Dáil debates

Thursday, 7 February 2008

 

Hospital Services.

4:00 pm

Photo of Joe CostelloJoe Costello (Dublin Central, Labour)

I wish to a raise an issue of considerable importance, namely, the death of a young woman of 39 in tragic circumstances in the accident and emergency unit of the Mater Hospital two weeks ago. The woman, Ms Seville-Doyle, arrived at the hospital, was assigned a chair and was put on a drip while awaiting medical assistance. At 6 a.m., 19 hours after she had arrived, she walked into a toilet unaccompanied where she was later found in a collapsed state by the nurses. Medics telephoned her family at 6.20 a.m. but, due to a lack of parking space in the hospital grounds, the family were not able to arrive before she had passed away.

Let me quote the statement of Mr. Colm Seville, the lady's brother, in the Irish Independent on 26 January:

"When we reached the hospital, they brought us through another route so that we wouldn't have to see the place where she died," Mr. Seville said. "But at one point we ended up in the middle of Accident and Emergency and I just said to a nurse: 'Please tell me my sister wasn't here'. People were sitting on chairs and in corners. The doctors literally had to step over the patients. It was like something out of the Third World." Last night Mr. Seville said: "I felt sorry for the ordinary doctors and nurses on the ground, who are dealing with this on a daily basis."
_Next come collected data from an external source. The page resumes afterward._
==> config.mk <==
export PLATFORM = sky130hd
export DESIGN_NAME = link_wake_ctrl
export DESIGN_NICKNAME = d
export VERILOG_FILES = /design/src/rtl/link_wake_pkg.sv /design/src/rtl/link_wake_sync.sv /design/src/rtl/link_wake_clkmon.sv /design/src/rtl/link_wake_flag.sv /design/src/rtl/link_wake_ctrl.sv
export SDC_FILE = /design/constraint.sdc
export NUM_CORES = 1
export LEC_CHECK = 0
export BUFFER_PORTS_ARGS = -buffer_cell sky130_fd_sc_hd__buf_2
export CORE_ASPECT_RATIO = 1.25
export CORE_MARGIN = 1
export CORE_UTILIZATION = 40
export CTS_CLUSTER_SIZE = 40
export DETAILED_ROUTE_END_ITERATION = 8
export HOLD_SLACK_MARGIN = 0.12
export SLEW_MARGIN = 5
export SYNTH_ARGS = -nofsm -noshare
export SYNTH_HDL_FRONTEND = slang
export SYNTH_SLANG_ARGS = --single-unit
==> constraint.sdc <==
create_clock -name ref_clk -period 3.8 [get_ports ref_clk]
set_input_delay 0.76 -clock ref_clk [delete_from_list [all_inputs] [get_ports ref_clk]]
set_output_delay 0.76 -clock ref_clk [all_outputs]
set_load 0.05 [all_outputs]
==> src/rtl/link_wake_pkg.sv <==
package link_wake_pkg;

   typedef enum logic {
      LS_IDLE = 1'b0,
      LS_RUN  = 1'b1
   } link_state_t;

   function automatic int unsigned ceil_div(input int unsigned num, input int unsigned den);
      return (num + den - 1) / den;
   endfunction

endpackage

==> src/rtl/link_wake_sync.sv <==
module link_wake_sync #(
   parameter int   STAGES  = 2,
   parameter logic RST_VAL = 1'b0
) (
   input  logic clk,
   input  logic rst_n,
   input  logic d_async,
   output logic q_sync
);

   if (STAGES < 2) begin : g_bad_stages
      $error("link_wake_sync: STAGES must be at least 2");
   end

   logic [STAGES-1:0] chain;

   always_ff @(posedge clk or negedge rst_n) begin
      if (!rst_n) chain[0] <= RST_VAL;
      else        chain[0] <= d_async;
   end

   for (genvar i = 1; i < STAGES; i++) begin : g_stage
      always_ff @(posedge clk or negedge rst_n) begin
         if (!rst_n) chain[i] <= RST_VAL;
         else        chain[i] <= chain[i-1];
      end
   end

   assign q_sync = chain[STAGES-1];

endmodule

==> src/rtl/link_wake_clkmon.sv <==
module link_wake_clkmon #(
   parameter int TMO_CYC = 65
) (
   input  logic clk,
   input  logic rst_n,
   input  logic clk_s,
   input  logic watch_en,
   output logic rise,
   output logic expired
);

   localparam int CW = (TMO_CYC > 1) ? $clog2(TMO_CYC) : 1;
   localparam logic [CW-1:0] LIMIT = CW'(TMO_CYC - 1);

   if (TMO_CYC < 2) begin : g_bad_tmo
      $error("link_wake_clkmon: TMO_CYC must be at least 2");
   end

   logic          clk_prev;
   logic [CW-1:0] idle_cnt;

   always_ff @(posedge clk or negedge rst_n) begin
      if (!rst_n) clk_prev <= 1'b0;
      else        clk_prev <= clk_s;
   end

   assign rise = clk_s & ~clk_prev;

   always_ff @(posedge clk or negedge rst_n) begin
      if (!rst_n)                idle_cnt <= '0;
      else if (!watch_en || rise) idle_cnt <= '0;
      else if (idle_cnt != LIMIT) idle_cnt <= idle_cnt + 1'b1;
   end

   assign expired = watch_en & ~rise & (idle_cnt == LIMIT);

   // the idle counter saturates at its limit and never wraps
   a_r6_cnt_bound: assert property (@(posedge clk) disable iff (!rst_n)
      idle_cnt <= LIMIT);

   // a detected edge restarts the idle count
   a_r8_edge_restart: assert property (@(posedge clk) disable iff (!rst_n)
      (watch_en && rise) |=> (idle_cnt == '0));

endmodule

==> src/rtl/link_wake_flag.sv <==
module link_wake_flag (
   input  logic clk,
   input  logic rst_n,
   input  logic set_req,
   input  logic clr_req,
   output logic flag
);

   always_ff @(posedge clk or negedge rst_n) begin
      if (!rst_n)       flag <= 1'b0;
      else if (set_req) flag <= 1'b1;
      else if (clr_req) flag <= 1'b0;
   end

   // the flag holds until a clear arrives
   a_r3_sticky: assert property (@(posedge clk) disable iff (!rst_n)
      (flag && !clr_req) |=> flag);

   // a set in the same cycle as a clear wins
   a_r3_set_wins: assert property (@(posedge clk) disable iff (!rst_n)
      set_req |=> flag);

endmodule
I am well aware of these dreadful conditions because I go to the hospital every Saturday and spend an hour there between 1 p.m. and 2 p.m. I inspect the conditions almost on a weekly basis and note that they are dreadful. There is a prefabricated building which is totally unsuited to interaction between the patients and hospital staff. The nurses and doctors do their best but there are long waiting lists. The accident and emergency department is like a railway station or even a cattle mart. People are coming and going and patients are in chairs and on trolleys in passageways and every other nook and cranny. The situation deteriorates even further every winter. I have gone there almost every week for four and a half years and the situation has not improved substantially in that time.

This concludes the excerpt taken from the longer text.